> _TASK REQUIREMENTS_: Using the data below, return the stretch from the line that contains "[src/core/acp_clkdiv.sv]" through the line that contains "signed gain in dB", both included, exactly as it stands and nothing beyond it.

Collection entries

[src/core/acp_pkg.sv]
`default_nettype none
package acp_pkg;
    // Register indices; byte address is four times the index
    localparam logic [5:0] IDX_CALIB   = 6'h07;
    localparam logic [5:0] IDX_AUDIO   = 6'h08;
    localparam logic [5:0] IDX_CTRL    = 6'h0A;
    localparam logic [5:0] IDX_TRICKLE = 6'h0B;
    localparam logic [5:0] IDX_STATUS  = 6'h0C;

    // Audio register fields
    localparam int AUD_GAIN_LSB = 0;
    localparam int AUD_MUTE     = 4;
    localparam int AUD_TONE_EN  = 5;
    localparam int AUD_TONE_SEL = 6;
    // Calibration register fields
    localparam int CAL_VAL_LSB  = 0;
    localparam int CAL_SIGN     = 5;
    // Control register fields
    localparam int CTL_OSC_STOP = 0;
    localparam int CTL_HALT     = 1;
    localparam int CTL_OUT      = 2;
    localparam int CTL_FT       = 3;
    localparam int CTL_OF       = 4;
    localparam int CTL_OSC_FAIL_IRQ_ENABLE     = 5;
    // Trickle register fields
    localparam int TRK_EN_LSB   = 0;
    localparam int TRK_SW_A     = 4;
    localparam int TRK_SW_B     = 5;

    // Power-up values
    localparam logic [3:0] GAIN_FIRST    = 4'h0;
    localparam logic [3:0] TRICKLE_OPEN  = 4'hA;
    localparam logic [3:0] TRICKLE_CLOSE = 4'h5;
    localparam logic [4:0] CAL_FIRST     = 5'h00;

    // Gain law: code 0 is -33 dB, 3 dB a step
    localparam int GAIN_BASE_DB = -33;
    localparam int GAIN_STEP_DB = 3;

    // Tone timing
    localparam int CLK_HZ         = 100_000_000;
    localparam int TONE_HI_HZ     = 512;
    localparam int TONE_LO_HZ     = 256;
    localparam int TONE_HALF_CYC  = CLK_HZ / (2 * TONE_HI_HZ);
endpackage
`default_nettype wire

[src/core/acp_clkdiv.sv]
`timescale 1ns/1ps
`default_nettype none
// Free-running divider giving a one-cycle enable every DIV clocks
module acp_clkdiv #(
    parameter int DIV = 4
) (
    // Clock and reset
    input  wire logic mclk,
    input  wire logic rst_n,
    // Enable out
    output logic      tick
);
    logic [31:0] cnt_q;

    // Count up and pulse on wrap
    always_ff @(posedge mclk or negedge rst_n)
    begin
        if (!rst_n)
        begin
            cnt_q <= 32'h0000_0000;
            tick  <= 1'b0;
        end
        else if (cnt_q == 32'(DIV - 1))
        begin
            cnt_q <= 32'h0000_0000;
            tick  <= 1'b1;
        end
        else
        begin
            cnt_q <= cnt_q + 32'h0000_0001;
            tick  <= 1'b0;
        end
    end
endmodule
`default_nettype wire

[src/core/acp_gain_map.sv]
`timescale 1ns/1ps
`default_nettype none
// Maps the 4-bit volume code to signed gain in dB
module acp_gain_map (
    // Code in
    input  wire logic [3:0] code,
    // Gain out, two's complement dB
    output logic      [6:0] gain_db
);
    logic signed [7:0] lin;

    // Linear law, no table needed
    always_comb
    begin
        lin     = 8'(acp_pkg::GAIN_BASE_DB)
                + 8'(acp_pkg::GAIN_STEP_DB) * 8'(code);
        gain_db = lin[6:0];
    end
endmodule
`default_nettype wire

[src/core/acp_audio_ctl.sv]
`timescale 1ns/1ps
`default_nettype none
module acp_audio_ctl #(
    parameter int TONE_HALF_CYC = acp_pkg::TONE_HALF_CYC
) (
    // Clock and reset; reset is the first application of power
    input  wire logic       mclk,
    input  wire logic       rst_n,
    // Power events
    input  wire logic       power_up,
    input  wire logic       backup_lost,
    input  wire logic       osc_stopped,
    // Avalon-MM slave
    input  wire logic [7:0] avs_address,
    input  wire logic       avs_read,
    input  wire logic       avs_write,
    input  wire logic [31:0] avs_writedata,
    input  wire logic [3:0] avs_byteenable,
    output logic      [31:0] avs_readdata,
    output logic            avs_waitrequest,
    // Audio path control
    output logic      [6:0] gain_db_q,
    output logic            audio_on_q,
    output logic            tone_sel_path_q,
    output logic            tone_wave_q,
    // Clock core control
    output logic            osc_stop_bit_q,
    output logic            halt_update_bit_q,
    output logic            trickle_closed_q,
    // Open-drain pin, enable low while driving
    output logic            mfo_pin_o_q,
    output logic            mfo_pin_oe_n_q
);
    // Register state
    logic [3:0] gain_q;
    logic       mute_q, tone_en_q, tone_sel_q;
    logic [4:0] cal_val_q;
    logic       cal_sign_q;
    logic       out_bit_q, ft_q, of_q, osc_fail_irq_enable_q;
    logic [3:0] trk_en_q;
    logic       trk_a_q, trk_b_q;
    logic       retained_q;
    logic [5:0] idx;
    logic       wr_go, lane0;
    logic [7:0] wd;
    logic [6:0] gain_db_d;
    logic       half_tick, tone_hi_q, tone_lo_q;

    assign idx   = avs_address[7:2];
    assign wd    = avs_writedata[7:0];
    assign lane0 = avs_byteenable[0];
    // Write lands on the edge where the master sees waitrequest low
    assign wr_go = avs_write && !avs_waitrequest && lane0;

    // One wait cycle, then an answer cycle; never two answers in a row
    always_ff @(posedge mclk or negedge rst_n)
    begin
        if (!rst_n)
            avs_waitrequest <= 1'b1;
        else
            avs_waitrequest <= !((avs_read || avs_write) && avs_waitrequest);
    end

    // Read data, captured with the answer; unmapped reads give zero
    always_ff @(posedge mclk or negedge rst_n)
    begin
        if (!rst_n)
            avs_readdata <= 32'h0000_0000;
        else if (avs_read && avs_waitrequest)
        begin
            case (idx)
                acp_pkg::IDX_AUDIO:   avs_readdata <= {25'h0, tone_sel_q, tone_en_q,
                                                       mute_q, gain_q};
                acp_pkg::IDX_CALIB:   avs_readdata <= {26'h0, cal_sign_q, cal_val_q};
                acp_pkg::IDX_CTRL:    avs_readdata <= {26'h0, osc_fail_irq_enable_q, of_q, ft_q, out_bit_q,
                                                       halt_update_bit_q, osc_stop_bit_q};
                acp_pkg::IDX_TRICKLE: avs_readdata <= {26'h0, trk_b_q, trk_a_q, trk_en_q};
                acp_pkg::IDX_STATUS:  avs_readdata <= {30'h0, tone_wave_q, retained_q};
                default:              avs_readdata <= 32'h0000_0000;
            endcase
        end
    end

    // Retained indicator: set once power has been seen, lost with backup
    always_ff @(posedge mclk or negedge rst_n)
    begin
        if (!rst_n)
            retained_q <= 1'b1; // Reset is the first power-up, so backup now holds state
        else if (backup_lost)
            retained_q <= 1'b0;
        else if (power_up)
            retained_q <= 1'b1;
    end

    // Audio register: gain kept or cleared by the default set, mute always set
    always_ff @(posedge mclk or negedge rst_n)
    begin
        if (!rst_n)
        begin
            gain_q     <= acp_pkg::GAIN_FIRST;
            mute_q     <= 1'b1;
            tone_en_q  <= 1'b0;
            tone_sel_q <= 1'b1;
        end
        else if (power_up)
        begin
            if (!retained_q)
            begin
                gain_q     <= acp_pkg::GAIN_FIRST;
                tone_sel_q <= 1'b1;
            end
            mute_q    <= 1'b1;
            tone_en_q <= 1'b0;
        end
        else if (wr_go && idx == acp_pkg::IDX_AUDIO)
        begin
            gain_q     <= wd[acp_pkg::AUD_GAIN_LSB +: 4];
            mute_q     <= wd[acp_pkg::AUD_MUTE];
            tone_en_q  <= wd[acp_pkg::AUD_TONE_EN];
            tone_sel_q <= wd[acp_pkg::AUD_TONE_SEL];
        end
    end

    // Calibration register, untouched by later power-ups
    always_ff @(posedge mclk or negedge rst_n)
    begin
        if (!rst_n)
        begin
            cal_val_q  <= acp_pkg::CAL_FIRST;
            cal_sign_q <= 1'b0;
        end
        else if (power_up && !retained_q)
        begin
            cal_val_q  <= acp_pkg::CAL_FIRST;
            cal_sign_q <= 1'b0;
        end
        else if (!power_up && wr_go && idx == acp_pkg::IDX_CALIB)
        begin
            cal_val_q  <= wd[acp_pkg::CAL_VAL_LSB +: 5];
            cal_sign_q <= wd[acp_pkg::CAL_SIGN];
        end
    end

    // Control register; enable-type bits undefined by default are simply cleared
    always_ff @(posedge mclk or negedge rst_n)
    begin
        if (!rst_n)
        begin
            osc_stop_bit_q    <= 1'b0;
            halt_update_bit_q <= 1'b1;
            out_bit_q         <= 1'b1;
            ft_q              <= 1'b0;
            osc_fail_irq_enable_q            <= 1'b0;
        end
        else if (power_up)
        begin
            if (!retained_q)
            begin
                osc_stop_bit_q <= 1'b0;
                out_bit_q      <= 1'b1;
                osc_fail_irq_enable_q         <= 1'b0;
            end
            halt_update_bit_q <= 1'b1;
            ft_q              <= 1'b0;
        end
        else if (wr_go && idx == acp_pkg::IDX_CTRL)
        begin
            osc_stop_bit_q    <= wd[acp_pkg::CTL_OSC_STOP];
            halt_update_bit_q <= wd[acp_pkg::CTL_HALT];
            out_bit_q         <= wd[acp_pkg::CTL_OUT];
            ft_q              <= wd[acp_pkg::CTL_FT];
            osc_fail_irq_enable_q            <= wd[acp_pkg::CTL_OSC_FAIL_IRQ_ENABLE];
        end
    end

    // Oscillator fail flag: a stop event wins over a software clear
    always_ff @(posedge mclk or negedge rst_n)
    begin
        if (!rst_n)
            of_q <= 1'b1;
        else if (osc_stopped || (power_up && !retained_q))
            of_q <= 1'b1;
        else if (!power_up && wr_go && idx == acp_pkg::IDX_CTRL)
            of_q <= wd[acp_pkg::CTL_OF];
    end

    // Trickle charger, forced open on every power-up
    always_ff @(posedge mclk or negedge rst_n)
    begin
        if (!rst_n)
        begin
            trk_en_q <= acp_pkg::TRICKLE_OPEN;
            trk_a_q  <= 1'b0;
            trk_b_q  <= 1'b0;
        end
        else if (power_up)
        begin
            trk_en_q <= acp_pkg::TRICKLE_OPEN;
            trk_a_q  <= 1'b0;
            trk_b_q  <= 1'b0;
        end
        else if (wr_go && idx == acp_pkg::IDX_TRICKLE)
        begin
            trk_en_q <= wd[acp_pkg::TRK_EN_LSB +: 4];
            trk_a_q  <= wd[acp_pkg::TRK_SW_A];
            trk_b_q  <= wd[acp_pkg::TRK_SW_B];
        end
    end

    // Only the exact key closes the charger path
    always_ff @(posedge mclk or negedge rst_n)
    begin
        if (!rst_n)
            trickle_closed_q <= 1'b0;
        else
            trickle_closed_q <= trk_en_q == acp_pkg::TRICKLE_CLOSE;
    end

    // Half-period ticks of the 512 Hz tone
    acp_clkdiv #(
        .DIV (TONE_HALF_CYC)
    ) u_tone_div (
        .mclk  (mclk),
        .rst_n (rst_n),
        .tick  (half_tick)
    );

    // 512 Hz toggles each tick, 256 Hz on every other one
    always_ff @(posedge mclk or negedge rst_n)
    begin
        if (!rst_n)
        begin
            tone_hi_q <= 1'b0;
            tone_lo_q <= 1'b0;
        end
        else if (half_tick)
        begin
            tone_hi_q <= !tone_hi_q;
            if (tone_hi_q)
                tone_lo_q <= !tone_lo_q;
        end
    end

    acp_gain_map u_gain_map (
        .code    (gain_q),
        .gain_db (gain_db_d)
    );

    // Audio path outputs; mute clears only audio_on_q, the tone outputs ignore it
    always_ff @(posedge mclk or negedge rst_n)
    begin
        if (!rst_n)
        begin
            gain_db_q       <= 7'h00;
            audio_on_q      <= 1'b0;
            tone_sel_path_q <= 1'b0;
            tone_wave_q     <= 1'b0;
        end
        else
        begin
            gain_db_q       <= gain_db_d;
            audio_on_q      <= !mute_q;
            tone_sel_path_q <= tone_en_q;
            tone_wave_q     <= tone_en_q && (tone_sel_q ? tone_hi_q : tone_lo_q);
        end
    end

    // Open-drain pin: test tone when enabled, else the discrete bit; 1 releases it
    always_ff @(posedge mclk or negedge rst_n)
    begin
        if (!rst_n)
        begin
            mfo_pin_o_q    <= 1'b0;
            mfo_pin_oe_n_q <= 1'b1;
        end
        else
        begin
            mfo_pin_o_q    <= 1'b0;
            mfo_pin_oe_n_q <= ft_q ? tone_hi_q : out_bit_q;
        end
    end
endmodule
`default_nettype wire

> _WRITTEN SOLUTION_:
[src/core/acp_clkdiv.sv]
`timescale 1ns/1ps
`default_nettype none
// Free-running divider giving a one-cycle enable every DIV clocks
module acp_clkdiv #(
    parameter int DIV = 4
) (
    // Clock and reset
    input  wire logic mclk,
    input  wire logic rst_n,
    // Enable out
    output logic      tick
);
    logic [31:0] cnt_q;

    // Count up and pulse on wrap
    always_ff @(posedge mclk or negedge rst_n)
    begin
        if (!rst_n)
        begin
            cnt_q <= 32'h0000_0000;
            tick  <= 1'b0;
        end
        else if (cnt_q == 32'(DIV - 1))
        begin
            cnt_q <= 32'h0000_0000;
            tick  <= 1'b1;
        end
        else
        begin
            cnt_q <= cnt_q + 32'h0000_0001;
            tick  <= 1'b0;
        end
    end
endmodule
`default_nettype wire

[src/core/acp_gain_map.sv]
`timescale 1ns/1ps
`default_nettype none
// Maps the 4-bit volume code to signed gain in dB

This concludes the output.